*YOUR ASSIGNMENT*:
In the records below, begin at the line containing "export CORE_UTILIZATION = 45" and end at the line containing "Sequential element share"; quote every line in that span exactly, including both boundary lines, and no others.

*THE DATA*:
$ cat config.mk
export PLATFORM = sky130hd
export DESIGN_NAME = hlsm_launcher
export DESIGN_NICKNAME = d
export VERILOG_FILES = /design/src/rtl/hlsm_launcher.sv
export SDC_FILE = /design/constraint.sdc
export NUM_CORES = 1
export LEC_CHECK = 0
export ABC_CLOCK_PERIOD_IN_PS = 1550
export CAP_MARGIN = 20
export CORE_ASPECT_RATIO = 1.4
export CORE_UTILIZATION = 47
export CTS_CLUSTER_SIZE = 8
export DETAILED_ROUTE_END_ITERATION = 6
export GPL_TIMING_DRIVEN = 0
export PLACE_DENSITY = 0.82
export SLEW_MARGIN = 20
export SYNTH_ARGS = -nofsm -noshare
export SYNTH_HDL_FRONTEND = slang
export SYNTH_SLANG_ARGS = --single-unit
$ cat constraint.sdc
create_clock -name Clk -period 1.55 [get_ports Clk]
set_input_delay 0.31 -clock Clk [delete_from_list [all_inputs] [get_ports Clk]]
set_output_delay 0.31 -clock Clk [all_outputs]
set_load 0.01 [all_outputs]
File: src/flat_wrapper.sv
// flat-port wrapper written by rule: the top's interface ports become plain ports
module systolic_output_deskew_flat import systolic_pkg::*;
#(
  parameter int WIDTH  = 8,
  parameter int LENGTH = 5,
  parameter int ROWS   = 5
)
  (CLK, ASYNC_RST, SYNC_RST, EN, bus_IN_VALID, bus_Inputs, bus_Outputs, bus_OUT_VALID, bus_OUT_LAST, bus_BUSY);
  systolic_output_deskew_if #(.WIDTH(WIDTH), .LENGTH(LENGTH)) bus_i ();
  input logic CLK;
  input logic ASYNC_RST;
  input logic SYNC_RST;
  input logic EN;
  input wire logic [$bits(bus_i.IN_VALID)-1:0] bus_IN_VALID;
  input wire logic [$bits(bus_i.Inputs)-1:0] bus_Inputs;
  output wire logic [$bits(bus_i.Outputs)-1:0] bus_Outputs;
  output wire logic [$bits(bus_i.OUT_VALID)-1:0] bus_OUT_VALID;
  output wire logic [$bits(bus_i.OUT_LAST)-1:0] bus_OUT_LAST;
  output wire logic [$bits(bus_i.BUSY)-1:0] bus_BUSY;
  assign bus_i.IN_VALID = bus_IN_VALID;
  assign bus_i.Inputs = bus_Inputs;
  assign bus_Outputs = bus_i.Outputs;
  assign bus_OUT_VALID = bus_i.OUT_VALID;
  assign bus_OUT_LAST = bus_i.OUT_LAST;
  assign bus_BUSY = bus_i.BUSY;
  systolic_output_deskew #(.WIDTH(WIDTH), .LENGTH(LENGTH), .ROWS(ROWS)) u_core (.CLK(CLK), .ASYNC_RST(ASYNC_RST), .SYNC_RST(SYNC_RST), .EN(EN), .bus(bus_i));
endmodule
## config.mk

```make
export PLATFORM = sky130hd
export DESIGN_NAME = rggen_indirect_access_sequencer_flat
export DESIGN_NICKNAME = d
export VERILOG_FILES = /design/src/rtl/rggen_indirect_access_sequencer_pkg.sv /design/src/rtl/rggen_indirect_access_sequencer_if.sv /design/src/rtl/rggen_indirect_access_sequencer.sv /design/src/flat_wrapper.sv
export SDC_FILE = /design/constraint.sdc
export NUM_CORES = 1
export LEC_CHECK = 0
export ABC_AREA = 1
export CAP_MARGIN = 20
export CORE_MARGIN = 8
export CORE_UTILIZATION = 30
export DETAILED_ROUTE_END_ITERATION = 16
export GPL_TIMING_DRIVEN = 0
export PLACE_DENSITY = 0.63
export SKIP_LAST_GASP = 1
export SLEW_MARGIN = 20
export SYNTH_ARGS = -nofsm -noshare
export SYNTH_HDL_FRONTEND = slang
export SYNTH_SLANG_ARGS = --single-unit
```

## constraint.sdc

```tcl
create_clock -name i_clk -period 1.95 [get_ports i_clk]
set_input_delay 0.585 -clock i_clk [delete_from_list [all_inputs] [get_ports i_clk]]
set_output_delay 0.585 -clock i_clk [all_outputs]
set_load 0.05 [all_outputs]
```
<file path="src/rtl/pipe_pkg.sv">
`default_nettype none
// +----------------------------------------------------------------------+
// | pipe_pkg                                                             |
// | Shared pipeline constants, register-index type, latency helper.      |
// | Revision: 1.0                                                        |
// +----------------------------------------------------------------------+
package pipe_pkg;

    localparam int REG_IDX_W    = 4;
    localparam int DEF_ALU_LAT  = 2;
    localparam int DEF_LOAD_LAT = 3;

    typedef logic [REG_IDX_W-1:0] reg_idx_t;

    // With forwarding the ALU result is bypassed, so only the load's extra
    // cycles beyond the ALU path remain visible to the reader.
    function automatic int eff_lat(input logic is_load, input logic fwd_en,
                                   input int alu_lat, input int load_lat);
        if (fwd_en)
            return is_load ? (load_lat - alu_lat) : 0;
        else
            return is_load ? load_lat : alu_lat;
    endfunction

endpackage
`default_nettype wire

</file>
<file path="src/rtl/sb_timer.sv">
`default_nettype none
// +----------------------------------------------------------------------+
// | sb_timer                                                             |
// | Single-register pending-write countdown with a load port.            |
// | Revision: 1.0                                                        |
// +----------------------------------------------------------------------+
module sb_timer #(
    parameter int W = 2
) (
    input  logic         clock,
    input  logic         reset,
    input  logic         load,
    input  logic [W-1:0] load_val,
    output logic         busy
);

    logic [W-1:0] r_count;

    // A fresh load overrides the decrement so a later writer re-arms the timer.
    always_ff @(posedge clock or posedge reset) begin
        if (reset)
            r_count <= '0;
        else if (load)
            r_count <= load_val;
        else if (r_count != '0)
            r_count <= r_count - W'(1);
    end

    assign busy = (r_count != '0);

endmodule
`default_nettype wire

</file>
<file path="src/rtl/hazard_scoreboard.sv">
`default_nettype none
// +----------------------------------------------------------------------+
// | hazard_scoreboard                                                    |
// | Per-register pending-write scoreboard driving IF/ID and ID/EX stalls.|
// | Revision: 1.0                                                        |
// +----------------------------------------------------------------------+
module hazard_scoreboard
    import pipe_pkg::*;
#(
    parameter int REG_ADDR_W = REG_IDX_W,
    parameter int NUM_REGS   = 16,
    parameter int ALU_LAT    = DEF_ALU_LAT,
    parameter int LOAD_LAT   = DEF_LOAD_LAT,
    parameter int FWD_EN     = 0,
    parameter int R0_ZERO    = 1,
    parameter int CNT_W      = 16
) (
    input  logic                  clock,
    input  logic                  reset,
    input  logic                  id_valid,
    input  logic [REG_ADDR_W-1:0] id_op1,
    input  logic [REG_ADDR_W-1:0] id_op2,
    input  logic                  id_use1,
    input  logic                  id_use2,
    input  logic [REG_ADDR_W-1:0] id_dest,
    input  logic                  id_writes,
    input  logic                  id_is_load,
    input  logic                  flush,
    output logic                  has_hazard,
    output logic                  pc_write,
    output logic                  if_id_hold,
    output logic                  id_ex_bubble,
    output logic [CNT_W-1:0]      stall_count
);

    localparam int MAX_LAT = (ALU_LAT > LOAD_LAT) ? ALU_LAT : LOAD_LAT;
    localparam int TW      = (MAX_LAT > 0) ? $clog2(MAX_LAT + 1) : 1;
    localparam int SLOTS   = 1 << REG_ADDR_W;

    logic [SLOTS-1:0] w_busy;
    logic [TW-1:0]    w_lat;
    logic             w_hazard;
    logic             w_dest_tracked;
    logic             w_issue;
    logic [CNT_W-1:0] r_stall_cnt;

    assign w_lat = TW'(eff_lat(id_is_load, FWD_EN != 0, ALU_LAT, LOAD_LAT));

    assign w_dest_tracked = (int'(id_dest) < NUM_REGS) &&
                            !((R0_ZERO != 0) && (id_dest == '0));

    // Reset gating keeps the controls idle even if a flush arrives in reset.
    assign w_hazard = ~reset & id_valid & ~flush &
                      ((id_use1 & w_busy[id_op1]) | (id_use2 & w_busy[id_op2]));

    assign w_issue = id_valid & ~w_hazard & ~flush & id_writes & w_dest_tracked;

    for (genvar r = 0; r < SLOTS; r++) begin : g_slot
        if ((r >= NUM_REGS) || ((R0_ZERO != 0) && (r == 0))) begin : g_untracked
            assign w_busy[r] = 1'b0;
        end else begin : g_tracked
            sb_timer #(
                .W        (TW)
            ) u_timer (
                .clock    (clock),
                .reset    (reset),
                .load     (w_issue && (id_dest == REG_ADDR_W'(r))),
                .load_val (w_lat),
                .busy     (w_busy[r])
            );
        end
    end

    always_ff @(posedge clock or posedge reset) begin
        if (reset)
            r_stall_cnt <= '0;
        else if (w_hazard && (r_stall_cnt != '1))
            r_stall_cnt <= r_stall_cnt + CNT_W'(1);
    end

    assign has_hazard   = w_hazard;
    assign pc_write     = ~w_hazard;
    assign if_id_hold   = w_hazard;
    assign id_ex_bubble = ~reset & (w_hazard | flush);
    assign stall_count  = r_stall_cnt;

endmodule
`default_nettype wire
</file>
[src/rtl/pipeline_stall_ctrl_pkg.sv]
// Shared types for the pipeline stall/flush sequencer: FSM state encoding and
// the bundle of per-stage control outputs.
package pipeline_stall_ctrl_pkg;

    typedef enum logic [1:0] {
        STALL_RUN      = 2'd0,
        STALL_DIV_WAIT = 2'd1,
        STALL_DIV_DONE = 2'd2
    } stall_state_e;

    typedef struct packed {
        logic if_stall;
        logic id_stall;
        logic exe_stall;
        logic id_flush;
        logic exe_flush;
        logic mem_flush;
        logic div_start;
        logic div_done;
    } stall_ctrl_t;

    localparam stall_ctrl_t CTRL_IDLE = '0;

    // Freeze IF, ID and EXE and feed bubbles into MEM while the divider runs.
    function automatic stall_ctrl_t div_hold_ctrl();
        stall_ctrl_t c;
        c           = CTRL_IDLE;
        c.if_stall  = 1'b1;
        c.id_stall  = 1'b1;
        c.exe_stall = 1'b1;
        c.mem_flush = 1'b1;
        return c;
    endfunction

endpackage

[src/rtl/pipeline_stall_ctrl_sat_counter.sv]
// Saturating up-counter with synchronous clear; clear wins over increment.
module sat_counter #(
    parameter int W = 32
) (
    input  logic         clk,
    input  logic         nrst,
    input  logic         inc,
    input  logic         clr,
    output logic [W-1:0] count
);

    logic [W-1:0] count_q;
    logic [W-1:0] count_d;

    always_comb begin
        count_d = count_q;
        if (clr) begin
            count_d = '0;
        end else if (inc && (count_q != {W{1'b1}})) begin
            count_d = count_q + W'(1);
        end
    end

    always_ff @(posedge clk) begin
        if (!nrst) begin
            count_q <= '0;
        end else begin
            count_q <= count_d;
        end
    end

    assign count = count_q;

endmodule

[src/rtl/pipeline_stall_ctrl.sv]
// Stall/flush sequencer for the 5-stage pipeline: load-use hazards, multi-cycle
// divide occupancy in EXE and ID redirects become per-stage hold/bubble controls.
module pipeline_stall_ctrl
    import pipeline_stall_ctrl_pkg::*;
#(
    parameter int DIV_CYCLES = 34,
    parameter int CNT_W      = 32
) (
    input  logic             clk,
    input  logic             nrst,
    input  logic             hzd_exe_to_id_A,
    input  logic             exe_is_div,
    input  logic             id_jump_taken,
    input  logic             stall_cnt_clr,
    output logic             if_stall,
    output logic             id_stall,
    output logic             exe_stall,
    output logic             id_flush,
    output logic             exe_flush,
    output logic             mem_flush,
    output logic             div_start,
    output logic             div_done,
    output logic [CNT_W-1:0] stall_count
);

    localparam int                DCNT_W   = $clog2(DIV_CYCLES);
    // The start cycle and the final zero-count cycle both stall, hence the -2.
    localparam logic [DCNT_W-1:0] DIV_LOAD = DCNT_W'(DIV_CYCLES - 2);

    stall_state_e      state_q;
    stall_state_e      state_d;
    logic [DCNT_W-1:0] div_cnt_q;
    logic [DCNT_W-1:0] div_cnt_d;
    stall_ctrl_t       ctrl;

    always_comb begin
        state_d   = state_q;
        div_cnt_d = div_cnt_q;
        ctrl      = CTRL_IDLE;
        case (state_q)
            STALL_RUN: begin
                if (exe_is_div) begin
                    ctrl           = div_hold_ctrl();
                    ctrl.div_start = 1'b1;
                    div_cnt_d      = DIV_LOAD;
                    state_d        = STALL_DIV_WAIT;
                end else if (hzd_exe_to_id_A) begin
                    ctrl.if_stall  = 1'b1;
                    ctrl.id_stall  = 1'b1;
                    ctrl.exe_flush = 1'b1;
                end else if (id_jump_taken) begin
                    ctrl.id_flush  = 1'b1;
                end
            end
            STALL_DIV_WAIT: begin
                ctrl = div_hold_ctrl();
                if (div_cnt_q == '0) begin
                    state_d = STALL_DIV_DONE;
                end else begin
                    div_cnt_d = div_cnt_q - DCNT_W'(1);
                end
            end
            STALL_DIV_DONE: begin
                // Redirect held in ID during the divide is honoured on release.
                ctrl.div_done = 1'b1;
                ctrl.id_flush = id_jump_taken;
                state_d       = STALL_RUN;
            end
            default: begin
                state_d = STALL_RUN;
            end
        endcase
        if (!nrst) begin
            ctrl = CTRL_IDLE;
        end
    end

    always_ff @(posedge clk) begin
        if (!nrst) begin
            state_q   <= STALL_RUN;
            div_cnt_q <= '0;
        end else begin
            state_q   <= state_d;
            div_cnt_q <= div_cnt_d;
        end
    end

    assign if_stall  = ctrl.if_stall;
    assign id_stall  = ctrl.id_stall;
    assign exe_stall = ctrl.exe_stall;
    assign id_flush  = ctrl.id_flush;
    assign exe_flush = ctrl.exe_flush;
    assign mem_flush = ctrl.mem_flush;
    assign div_start = ctrl.div_start;
    assign div_done  = ctrl.div_done;

    sat_counter #(
        .W(CNT_W)
    ) u_stall_cnt (
        .clk   (clk),
        .nrst  (nrst),
        .inc   (ctrl.if_stall),
        .clr   (stall_cnt_clr),
        .count (stall_count)
    );

endmodule

[config.mk]
export PLATFORM = sky130hd
export DESIGN_NAME = pipeline_stall_ctrl
export DESIGN_NICKNAME = d
export VERILOG_FILES = /design/src/rtl/pipeline_stall_ctrl_pkg.sv /design/src/rtl/pipeline_stall_ctrl_sat_counter.sv /design/src/rtl/pipeline_stall_ctrl.sv
export SDC_FILE = /design/constraint.sdc
export NUM_CORES = 1
export LEC_CHECK = 0
export CAP_MARGIN = 20
export CORE_ASPECT_RATIO = 0.8
export CORE_MARGIN = 3
export CORE_UTILIZATION = 45
export CTS_CLUSTER_SIZE = 20
export DETAILED_ROUTE_END_ITERATION = 8
export GPL_ROUTABILITY_DRIVEN = 0
export PLACE_DENSITY = 0.78
export SLEW_MARGIN = 10
export SYNTH_ARGS = -nofsm -noshare
export SYNTH_HDL_FRONTEND = slang
export SYNTH_SLANG_ARGS = --single-unit
[constraint.sdc]
create_clock -name clk -period 1.95 [get_ports clk]
set_input_delay 0.2925 -clock clk [delete_from_list [all_inputs] [get_ports clk]]
set_output_delay 0.2925 -clock clk [all_outputs]
set_load 0.01 [all_outputs]
==> summary.md <==
| Metric | Value |
|---|---|
| Status | `complete, but fails checks` |
| Failing checks | `negative setup slack` |
| Sequential element share of the synthesized area | `38.2%` |
| Post-synth EDFFs | `0` |
| CP arrival | `2.27 ns` |
| Layout area overhead | `62.0%` |
| DR pass1 iterations | `4` |
| Routed WL | `7050 microns` |
| Dpl cells | `411` |
| CTS Sinks | `40` |
| Final min period | `2.04 ns` |
| ANT cells | `0` |
| Final setup viols | `5` |
| Max Used Layer | `met4` |
| Worst slew pin tran | `0.560 ns` |
| Synth Cell Area | `0.00210 sq mm` |
| Hold crit path type | `flop to flop` |
| Synth warn | `0` |
| CP endpoint | `u_stall_cnt.count[20]` |
| Initial Util | `48.3%` |
| Die ar. | `0.00552 sq mm` |
| TritonCTS buffer count | `5` |
| Hold Crit Depth | `2` |
| Root buf cell | `clkbuf_8` |
| Clk_skew | `0.00918 ns` |
| # rows | `21` |
| Die Span Y | `67.0 microns` |
| Worst path required time | `2.19 ns` |
| Max-cap viol count | `0` |
| Reg-to-Reg End | `u_stall_cnt.count[20]` |
| Initial antenna violation count | `0` |
| Type of origin of the critical path | `flop` |
| Remaining Overflow, GRT | `0` |
| Gr usage total | `25.8%` |
| Core area | `0.00434 sq mm` |
| Post-synth top flop | `dfxtp_1` |
| Reg-to-Reg Start | `u_stall_cnt.count[0]` |
| Net Count, Synth | `262` |
| R2R cell count | `6` |
| Critical Path Sink Type | `flop` |
| Post-synth top area share | `38.2%` |
| Wire length per cell | `16.6 microns` |
| Maximum clock rate | `491 MHz` |
| Post-route cell area | `0.00340 sq mm` |
| Most frequent cells in the layout | `buf_4, dfxtp_1, clkdlybuf4s50_1, nor2_1, nand2_1` |
| Leading cell type in the layout, fill and taps excluded | `buf_4` |
| Fin nets | `376` |
| HPWL after DPL | `4510 microns` |
| Setup TNS | `-0.170 ns` |
| Met2 wire len | `3410 microns` |
| Largest net degree at the start of global routing | `16` |
| Total power | `0.00235 W` |
| Final Hold Viols | `0` |
| Vias per cell | `5.78` |
| R2r setup slk | `-0.09 ns` |
| Asr flop ratio synth | `0%` |
| Drt first-iter violations | `173` |
| Post-synth top area cell | `dfxtp_1` |
| Hold Buf Count CTS | `0` |
| Wire length on met1 | `3050 microns` |
| Clk slew on worst S/H paths | `0.08 ns` |
| Leakage | `1.38 nW` |
| Seq cells post-synth | `40` |
| CTS tree | `yes` |
| Layout cell share with drive strength beyond 1 | `29.9%` |
| Pins over their slew limit | `0` |
| Vias in the first global route | `2212` |
| Worst Hold Margin | `0.524 ns` |
| First-pass GRT wire length | `10800 microns` |
| Pwr per Cell Area | `691 mW/mm^2` |
| Yosys cell types | `44` |
| Fin crit share | `104%` |
| Max_slew headroom | `62.7%` |
| Crit path launch | `u_stall_cnt.count[0]` |
| Worst IR drop on VDD | `763 uV` |
| Maximum clock insertion buffer count | `2` |
| Clock latency on the worst-skew pair | `0.30 ns` |
| CTS HTree Levels | `2` |
| Setup slack after layout | `-0.0855 ns` |
| Antenna Nets Post-Route | `0` |
| Crit Path Class | `flop to flop` |
| IO Port Bufs | `45` |
| Post-Layout Cell Count | `425` |
| Dpl cell area | `0.00310 sq mm` |
| Remaining DRCs | `0` |
| Syn avg cell area | `8.28 sq um` |
| Unrepaired setup endpoints after global routing | `yes` |
| IO Pins | `46` |
| Gate Count Post-Synth | `253` |
| Die X | `82.3 microns` |
| Crit-path max FO | `6` |
| Largest cells by area after synthesis | `dfxtp_1, nor2_1, xnor2_1` |
| WL met3 | `478 microns` |
| Via count | `2456` |
### config.mk
export PLATFORM = sky130hd
export DESIGN_NAME = slink_tx_arb_flat
export DESIGN_NICKNAME = d
export VERILOG_FILES = /design/src/rtl/slink_tx_arb_if.sv /design/src/rtl/slink_tx_arb.sv /design/src/flat_wrapper.sv
export SDC_FILE = /design/constraint.sdc
export NUM_CORES = 1
export LEC_CHECK = 0
export ABC_AREA = 1
export CAP_MARGIN = 20
export CORE_AREA = 2 2 179 181
export CTS_CLUSTER_SIZE = 30
export DETAILED_ROUTE_END_ITERATION = 7
export DIE_AREA = 0 0 181 183
export PLACE_DENSITY = 0.51
export SLEW_MARGIN = 5
export SYNTH_ARGS = -nofsm -noshare
export SYNTH_HDL_FRONTEND = slang
export SYNTH_SLANG_ARGS = --single-unit
### constraint.sdc
create_clock -name link_clk -period 2 [get_ports link_clk]
set_clock_uncertainty 0.15 [all_clocks]
set_input_delay 0.3 -clock link_clk [delete_from_list [all_inputs] [get_ports link_clk]]
set_output_delay 0.3 -clock link_clk [all_outputs]
set_load 0.02 [all_outputs]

*RESPONSE*:
export CORE_UTILIZATION = 45
export CTS_CLUSTER_SIZE = 20
export DETAILED_ROUTE_END_ITERATION = 8
export GPL_ROUTABILITY_DRIVEN = 0
export PLACE_DENSITY = 0.78
export SLEW_MARGIN = 10
export SYNTH_ARGS = -nofsm -noshare
export SYNTH_HDL_FRONTEND = slang
export SYNTH_SLANG_ARGS = --single-unit
[constraint.sdc]
create_clock -name clk -period 1.95 [get_ports clk]
set_input_delay 0.2925 -clock clk [delete_from_list [all_inputs] [get_ports clk]]
set_output_delay 0.2925 -clock clk [all_outputs]
set_load 0.01 [all_outputs]
==> summary.md <==
| Metric | Value |
|---|---|
| Status | `complete, but fails checks` |
| Failing checks | `negative setup slack` |
| Sequential element share of the synthesized area | `38.2%` |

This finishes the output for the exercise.